Modification of brain aging and neurodegenerative disorders by genes, diet, and behavior

Multiple molecular, cellular, structural, and functional changes occur in the brain during aging. Neural cells may respond to these changes adaptively, or they may succumb to neurodegenerative cascades that result in disorders such as Alzheimer's and Parkinson's diseases. Multiple mechanisms are employed to maintain the integrity of nerve cell circuits and to facilitate responses to environmental demands and promote recovery of function after injury. The mechanisms include production of neurotrophic factors and cytokines, expression of various cell survival-promoting proteins (e.g., protein chaperones, antioxidant enzymes, Bcl-2 and inhibitor of apoptosis proteins), preservation of genomic integrity by telomerase and DNA repair proteins, and mobilization of neural stem cells to replace damaged neurons and glia. The aging process challenges such neuroprotective and neurorestorative mechanisms. Genetic and environmental factors superimposed upon the aging process can determine whether brain aging is successful or unsuccessful.
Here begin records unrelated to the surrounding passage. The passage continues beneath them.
## config.mk

```make
export PLATFORM = sky130hd
export DESIGN_NAME = rotor_substitution_cipher
export DESIGN_NICKNAME = d
export VERILOG_FILES = /design/src/rsc_pkg.sv /design/src/rsc_front.sv /design/src/rsc_queue.sv /design/src/rsc_back.sv /design/src/rotor_substitution_cipher.sv
export SDC_FILE = /design/constraint.sdc
export NUM_CORES = 1
export LEC_CHECK = 0
export BUFFER_PORTS_ARGS = -buffer_cell sky130_fd_sc_hd__buf_2
export CORE_MARGIN = 1.5
export CORE_UTILIZATION = 35
export CTS_CLUSTER_SIZE = 10
export DETAILED_ROUTE_END_ITERATION = 10
export PLACE_DENSITY = 0.51
export SLEW_MARGIN = 20
export SYNTH_ARGS = -nofsm -noshare
export SYNTH_HDL_FRONTEND = slang
export SYNTH_HIERARCHICAL = 1
export SYNTH_SLANG_ARGS = --single-unit
```

## constraint.sdc

```tcl
create_clock -name clock -period 11.8 [get_ports clock]
set_input_delay 0.59 -clock clock [delete_from_list [all_inputs] [get_ports clock]]
set_output_delay 0.59 -clock clock [all_outputs]
set_load 0.03 [all_outputs]
```

## src/rsc_pkg.sv

```systemverilog
// Shared types and constants for the rotor substitution cipher.
package rsc_pkg;

   localparam int unsigned LETTERS = 26;

   localparam logic [7:0] CH_LOWER_A = 8'h61;
   localparam logic [7:0] CH_LOWER_Z = 8'h7A;
   localparam logic [7:0] CH_UPPER_A = 8'h41;
   localparam logic [7:0] CH_UPPER_Z = 8'h5A;
   localparam logic [7:0] CASE_GAP   = 8'd32;
   localparam logic [7:0] CH_SPACE   = 8'h20;
   localparam logic [7:0] CH_LF      = 8'h0A;

   localparam logic [4:0] LAST_POS   = 5'd25;

   localparam logic [2:0] CSR_DECRYPT_MODE  = 3'd0;
   localparam logic [2:0] CSR_DROP_SPACES   = 3'd1;
   localparam logic [2:0] CSR_KEY_PART_LOW  = 3'd2;
   localparam logic [2:0] CSR_KEY_PART_MID  = 3'd3;
   localparam logic [2:0] CSR_KEY_PART_HIGH = 3'd4;

   localparam logic [1:0] KIND_LF     = 2'd0;
   localparam logic [1:0] KIND_SPACE  = 2'd1;
   localparam logic [1:0] KIND_LETTER = 2'd2;

   typedef logic [LETTERS-1:0][4:0] key_type;

   typedef struct packed {
      logic [1:0] kind;
      logic [4:0] letter;
      logic [4:0] pos;
      logic [4:0] idx;
   } entry_type;

   typedef struct packed {
      logic full;
      logic empty;
   } queue_status_type;

endpackage

```

## src/rsc_front.sv

```systemverilog
// Front end: classifies input bytes, tracks the rotor and emits work entries.
module rsc_front (
   input  logic                       clock,
   input  logic                       reset,
   input  logic                       accept,
   input  logic [7:0]                 in_byte,
   input  logic                       drop_spaces,
   output logic                       push,
   output rsc_pkg::entry_type         entry
);

   logic [4:0] rotor_ff;
   logic [4:0] rotor_in;
   logic [7:0] folded;
   logic [7:0] offset;
   logic [5:0] sum;
   logic       emit;
   logic       advance;

   always_comb begin
      folded = in_byte;
      if (in_byte >= rsc_pkg::CH_UPPER_A && in_byte <= rsc_pkg::CH_UPPER_Z) begin
         folded = in_byte + rsc_pkg::CASE_GAP;
      end
      offset = folded - rsc_pkg::CH_LOWER_A;
      sum    = {1'b0, offset[4:0]} + {1'b0, rotor_ff};
      if (sum >= 6'(rsc_pkg::LETTERS)) begin
         sum = sum - 6'(rsc_pkg::LETTERS);
      end

      entry.letter = offset[4:0];
      entry.pos    = rotor_ff;
      entry.idx    = sum[4:0];
      entry.kind   = rsc_pkg::KIND_LETTER;
      emit         = 1'b0;
      advance      = 1'b0;

      if (in_byte == rsc_pkg::CH_LF) begin
         entry.kind = rsc_pkg::KIND_LF;
         emit       = 1'b1;
      end else if (in_byte == rsc_pkg::CH_SPACE) begin
         entry.kind = rsc_pkg::KIND_SPACE;
         emit       = !drop_spaces;
         advance    = !drop_spaces;
      end else if (folded >= rsc_pkg::CH_LOWER_A && folded <= rsc_pkg::CH_LOWER_Z) begin
         emit    = 1'b1;
         advance = 1'b1;
      end
   end

   assign push = accept && emit;

   always_comb begin
      rotor_in = rotor_ff;
      if (accept && advance) begin
         rotor_in = (rotor_ff == rsc_pkg::LAST_POS) ? 5'd0 : rotor_ff + 5'd1;
      end
   end

   always_ff @(posedge clock) begin
      if (reset) begin
         rotor_ff <= 5'd0;
      end else begin
         rotor_ff <= rotor_in;
      end
   end

endmodule

```

## src/rsc_queue.sv

```systemverilog
// Two-entry queue between the front end and the lookup stage.
module rsc_queue (
   input  logic                       clock,
   input  logic                       reset,
   input  logic                       push,
   input  rsc_pkg::entry_type         push_entry,
   input  logic                       pop,
   output rsc_pkg::entry_type         head,
   output rsc_pkg::queue_status_type  status
);

   rsc_pkg::entry_type entry_ff [2];
   logic       wr_ptr_ff;
   logic       wr_ptr_in;
   logic       rd_ptr_ff;
   logic       rd_ptr_in;
   logic [1:0] count_ff;
   logic [1:0] count_in;

   assign status.full  = (count_ff == 2'd2);
   assign status.empty = (count_ff == 2'd0);
   assign head         = entry_ff[rd_ptr_ff];

   always_comb begin
      wr_ptr_in = push ? ~wr_ptr_ff : wr_ptr_ff;
      rd_ptr_in = pop  ? ~rd_ptr_ff : rd_ptr_ff;
      count_in  = count_ff;
      if (push && !pop) begin
         count_in = count_ff + 2'd1;
      end else if (pop && !push) begin
         count_in = count_ff - 2'd1;
      end
   end

   always_ff @(posedge clock) begin
      if (push) begin
         entry_ff[wr_ptr_ff] <= push_entry;
      end
   end

   always_ff @(posedge clock) begin
      if (reset) begin
         wr_ptr_ff <= 1'b0;
         rd_ptr_ff <= 1'b0;
         count_ff  <= 2'd0;
      end else begin
         wr_ptr_ff <= wr_ptr_in;
         rd_ptr_ff <= rd_ptr_in;
         count_ff  <= count_in;
      end
   end

endmodule

```

## src/rsc_back.sv

```systemverilog
// Back end: key lookup or inverse search, and the registered result stage.
module rsc_back (
   input  logic                       clock,
   input  logic                       reset,
   input  logic                       head_valid,
   input  rsc_pkg::entry_type         head,
   input  rsc_pkg::key_type           key,
   input  logic                       decrypt_mode,
   output logic                       pop,
   output logic                       rsp_valid,
   input  logic                       rsp_ready,
   output logic [7:0]                 rsp_out_byte
);

   logic                       rsp_valid_ff;
   logic                       rsp_valid_in;
   logic [7:0]                 rsp_out_byte_ff;
   logic [7:0]                 rsp_out_byte_in;
   logic [rsc_pkg::LETTERS-1:0]   match;
   logic [2*rsc_pkg::LETTERS-1:0] doubled;
   logic [2*rsc_pkg::LETTERS-1:0] shifted;
   logic [rsc_pkg::LETTERS-1:0]   rotated;
   logic [4:0]                 distance;
   logic                       found;
   logic                       has_result;
   logic [7:0]                 result;

   always_comb begin
      for (int m = 0; m < rsc_pkg::LETTERS; m++) begin
         match[m] = (key[m] == head.letter);
      end
      doubled  = {match, match};
      shifted  = doubled >> head.pos;
      rotated  = shifted[rsc_pkg::LETTERS-1:0];
      found    = |rotated;
      distance = 5'd0;
      for (int j = rsc_pkg::LETTERS - 1; j >= 0; j--) begin
         if (rotated[j]) begin
            distance = 5'(j);
         end
      end
   end

   always_comb begin
      has_result = 1'b1;
      result     = rsc_pkg::CH_LF;
      case (head.kind)
         rsc_pkg::KIND_LF: begin
            result = rsc_pkg::CH_LF;
         end
         rsc_pkg::KIND_SPACE: begin
            result = rsc_pkg::CH_SPACE;
         end
         rsc_pkg::KIND_LETTER: begin
            if (decrypt_mode) begin
               result     = rsc_pkg::CH_LOWER_A + {3'b000, distance};
               has_result = found;
            end else begin
               result = rsc_pkg::CH_LOWER_A + {3'b000, key[head.idx]};
            end
         end
         default: begin
            has_result = 1'b0;
         end
      endcase
   end

   assign pop = head_valid && (!rsp_valid_ff || rsp_ready);

   always_comb begin
      rsp_valid_in    = rsp_valid_ff;
      rsp_out_byte_in = rsp_out_byte_ff;
      if (rsp_valid_ff && rsp_ready) begin
         rsp_valid_in = 1'b0;
      end
      if (pop && has_result) begin
         rsp_valid_in    = 1'b1;
         rsp_out_byte_in = result;
      end
   end

   always_ff @(posedge clock) begin
      if (reset) begin
         rsp_valid_ff <= 1'b0;
      end else begin
         rsp_valid_ff <= rsp_valid_in;
      end
   end

   always_ff @(posedge clock) begin
      rsp_out_byte_ff <= rsp_out_byte_in;
   end

   assign rsp_valid    = rsp_valid_ff;
   assign rsp_out_byte = rsp_out_byte_ff;

endmodule

```

## src/rotor_substitution_cipher.sv

```systemverilog
// Top level of the single-rotor substitution cipher.
//
// Usage:
//   req_ channel takes one raw ASCII byte per transaction (req_in_byte).
//   rsp_ channel returns at most one byte per input: a lower-case letter,
//   a space or a line feed (rsp_out_byte). Dropped bytes give nothing.
//   csr_ channel writes one register per transaction: index 0 decrypt_mode,
//   1 drop_spaces, 2..4 the key parts; other indexes are ignored. csr_ready
//   is always high. Write only while no transaction is in flight.
// Timing:
//   One byte per cycle sustained while rsp_ready stays high. An accepted
//   input is written into the two-entry queue; the lookup then runs on the
//   queue head and fills the output register that drives rsp_valid.
// Reset:
//   Clears the rotor, the queue pointers and count, the output valid and the CSRs to 0.
// Stall:
//   The output register holds while rsp_ready is low; the queue then fills
//   and req_ready drops after two further queued transactions. Once the
//   queue pops from full, req_ready returns on the following cycle.
module rotor_substitution_cipher (
   input  logic        clock,
   input  logic        reset,
   input  logic        req_valid,
   output logic        req_ready,
   input  logic [7:0]  req_in_byte,
   output logic        rsp_valid,
   input  logic        rsp_ready,
   output logic [7:0]  rsp_out_byte,
   input  logic        csr_valid,
   output logic        csr_ready,
   input  logic [2:0]  csr_index,
   input  logic [59:0] csr_data
);

   logic        decrypt_mode_ff;
   logic        drop_spaces_ff;
   logic [59:0] key_low_ff;
   logic [59:0] key_mid_ff;
   logic [9:0]  key_high_ff;
   logic        csr_write;

   rsc_pkg::key_type          key;
   rsc_pkg::entry_type        front_entry;
   rsc_pkg::entry_type        head;
   rsc_pkg::queue_status_type queue_status;
   logic                      accept;
   logic                      push;
   logic                      pop;

   assign csr_ready = 1'b1;
   assign csr_write = csr_valid && csr_ready;

   always_ff @(posedge clock) begin
      if (reset) begin
         decrypt_mode_ff <= 1'b0;
         drop_spaces_ff  <= 1'b0;
         key_low_ff      <= 60'd0;
         key_mid_ff      <= 60'd0;
         key_high_ff     <= 10'd0;
      end else if (csr_write) begin
         unique case (csr_index)
            rsc_pkg::CSR_DECRYPT_MODE:  decrypt_mode_ff <= csr_data[0];
            rsc_pkg::CSR_DROP_SPACES:   drop_spaces_ff  <= csr_data[0];
            rsc_pkg::CSR_KEY_PART_LOW:  key_low_ff      <= csr_data;
            rsc_pkg::CSR_KEY_PART_MID:  key_mid_ff      <= csr_data;
            rsc_pkg::CSR_KEY_PART_HIGH: key_high_ff     <= csr_data[9:0];
            default: begin
            end
         endcase
      end
   end

   assign key = {key_high_ff, key_mid_ff, key_low_ff};

   assign req_ready = !queue_status.full;
   assign accept    = req_valid && req_ready;

   rsc_front u_front (
      .clock       (clock),
      .reset       (reset),
      .accept      (accept),
      .in_byte     (req_in_byte),
      .drop_spaces (drop_spaces_ff),
      .push        (push),
      .entry       (front_entry)
   );

   rsc_queue u_queue (
      .clock      (clock),
      .reset      (reset),
      .push       (push),
      .push_entry (front_entry),
      .pop        (pop),
      .head       (head),
      .status     (queue_status)
   );

   rsc_back u_back (
      .clock        (clock),
      .reset        (reset),
      .head_valid   (!queue_status.empty),
      .head         (head),
      .key          (key),
      .decrypt_mode (decrypt_mode_ff),
      .pop          (pop),
      .rsp_valid    (rsp_valid),
      .rsp_ready    (rsp_ready),
      .rsp_out_byte (rsp_out_byte)
   );

endmodule
```

==> results by group, run 1 <==
Setup path
  – Critical path startpoint category: flop
  – FF-to-FF setup slack: 5.52 ns
  – Critical path class: reg -> reg
  – Worst reg-to-reg path cell count: 15
  – WP data arrival: 6.50 ns
  – Crit path required time: 12.02 ns
  – Reg-to-Reg End: u_back/rsp_out_byte[4]$_DFFE_PP_
  – Crit end category: flop
  – Critical path peak fanout: 43
  – Worst Setup EP: u_back/rsp_out_byte[4]$_DFFE_PP_

Cells and area
  – # diodes: 0
  – Share of layout cells above drive strength 1: 14.95%
  – P&R area growth vs syn: 8.302%
  – Final core utilization: 38.38%
  – Final nets: ~1600
  – Final std cells w/o fill: 2050
  – Layout fillers: 4102

Synthesis
  – Ys flop type: dfxtp_1
  – Syn. warnings: 6
  – Sequential share of the synthesized area: 29.36%
  – Syn_nets: 1584
  – Post-synthesis cell area: 14050 µm²
  – Register bit total from synthesis: 185
  – Post-synthesis async set-or-reset flop share: 0%
  – Yosys cell types: 102
  – Mapped Cells: approximately 1500
  – Number of synthesized flops with an enable pin: 42
  – Syn avg cell area: 9.433 µm²

STA
  – Min cycle time layout: around 6.3 ns
  – Final setup fails: 0
  – Final Cycle Share: 53.22%
  – Worst hold margin: 0.4112 ns
  – Setup TNS: 0 ns
  – Worst clock skew: 0.01907 ns
  – Slew Viols, Final: 0
  – Fmax: 159.2 MHz
  – Max-slew headroom: around a quarter
  – Final worst setup slack: 5.520 ns
  – Worst slew pin tran: between 1 and 1.5 ns
  – Hold Fails Final Rpt: 0
  – RSZ-0062 raised after global routing: false

Global routing
  – Initial antenna violation count: 0
  – Largest net degree at the start of global routing: 122
  – Total grt overflow: 0
  – Total GRT Usage: between 20% and 30%
  – Vias in the first global route: 11368
  – First-pass GRT wire length: a little over 70000 µm

Drt
  – Residual DRC: 0
  – Vias per Instance: 5.738
  – Drt initial violations: 1132
  – WL final: 47160 µm
  – Routed wire length per instance: 23.01 µm
  – Pre-antenna DRT Iters: 6
  – Vias: 11762
  – Post-DRT Antenna Nets: 0

Flow run
  – Maximum Capacitance Violations: 0

Clock tree
  – Worst skew pair latency: 0.47 ns
  – Maximum level of the CTS H-tree: 4
  – Clock-pin slew on the worst setup and hold paths: roughly 0.07 ns
  – CTS tree: done
  – Total CTS buffers: 17
  – Post-CTS setup buffer count: 0
  – Post-CTS Hold Buffers: 0
  – Root Driver: clkbuf_16
  – Total clock sinks: around 190
  – Post-cts gate resize count: 0
  – Bufs on Longest Clock Path: 2

Power and ir drop
  – Total internal power: 0.001295 W
  – Gate power share: 39.1%
  – Pwr dens: 138.2 nW/µm²
  – LEAKAGE: about 6 nW
  – Sequential share of power: 33.5%
  – Total net switching power: 0.0008081 W
  – VDD IR max: 0.09982 mV
  – Clock power share: 27.4%
  – Sw Ratio: 38.43%

Place
  – Placed insts: 2018
  – Port Buffers: 85
  – HPWL Detailed: 35770 µm
  – Pre-CTS setup slack: ~5.6 ns
  – GP Congestion: approximately 0.96

Floorplan
  – Die ar.: 41340 µm²
  – Die Width: 203.3 µm
  – Num rows: 73
  – Initial Util: ~35%
  – Die Y: 203.3 µm
  – I/O pins: 87
  – Core Region: between 30000 and 40000 µm²

Worst hold path
  – Worst min path class: in -> reg

Outcome
  – Status: finished, final reports clean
Mutations in genes that cause inherited forms of Alzheimer's disease (amyloid precursor protein and presenilins), Parkinson's disease (alpha-synuclein and Parkin), and trinucleotide repeat disorders (huntingtin, androgen receptor, ataxin, and others) overwhelm endogenous neuroprotective mechanisms; other genes, such as those encoding apolipoprotein E(4), have more subtle effects on brain aging. On the other hand, neuroprotective mechanisms can be bolstered by dietary (caloric restriction and folate and antioxidant supplementation) and behavioral (intellectual and physical activities) modifications. At the cellular and molecular levels, successful brain aging can be facilitated by activating a hormesis response in which neurons increase production of neurotrophic factors and stress proteins. Neural stem cells that reside in the adult brain are also responsive to environmental demands and appear capable of replacing lost or dysfunctional neurons and glial cells, perhaps even in the aging brain. The recent application of modern methods of molecular and cellular biology to the problem of brain aging is revealing a remarkable capacity within brain cells for adaptation to aging and resistance to disease.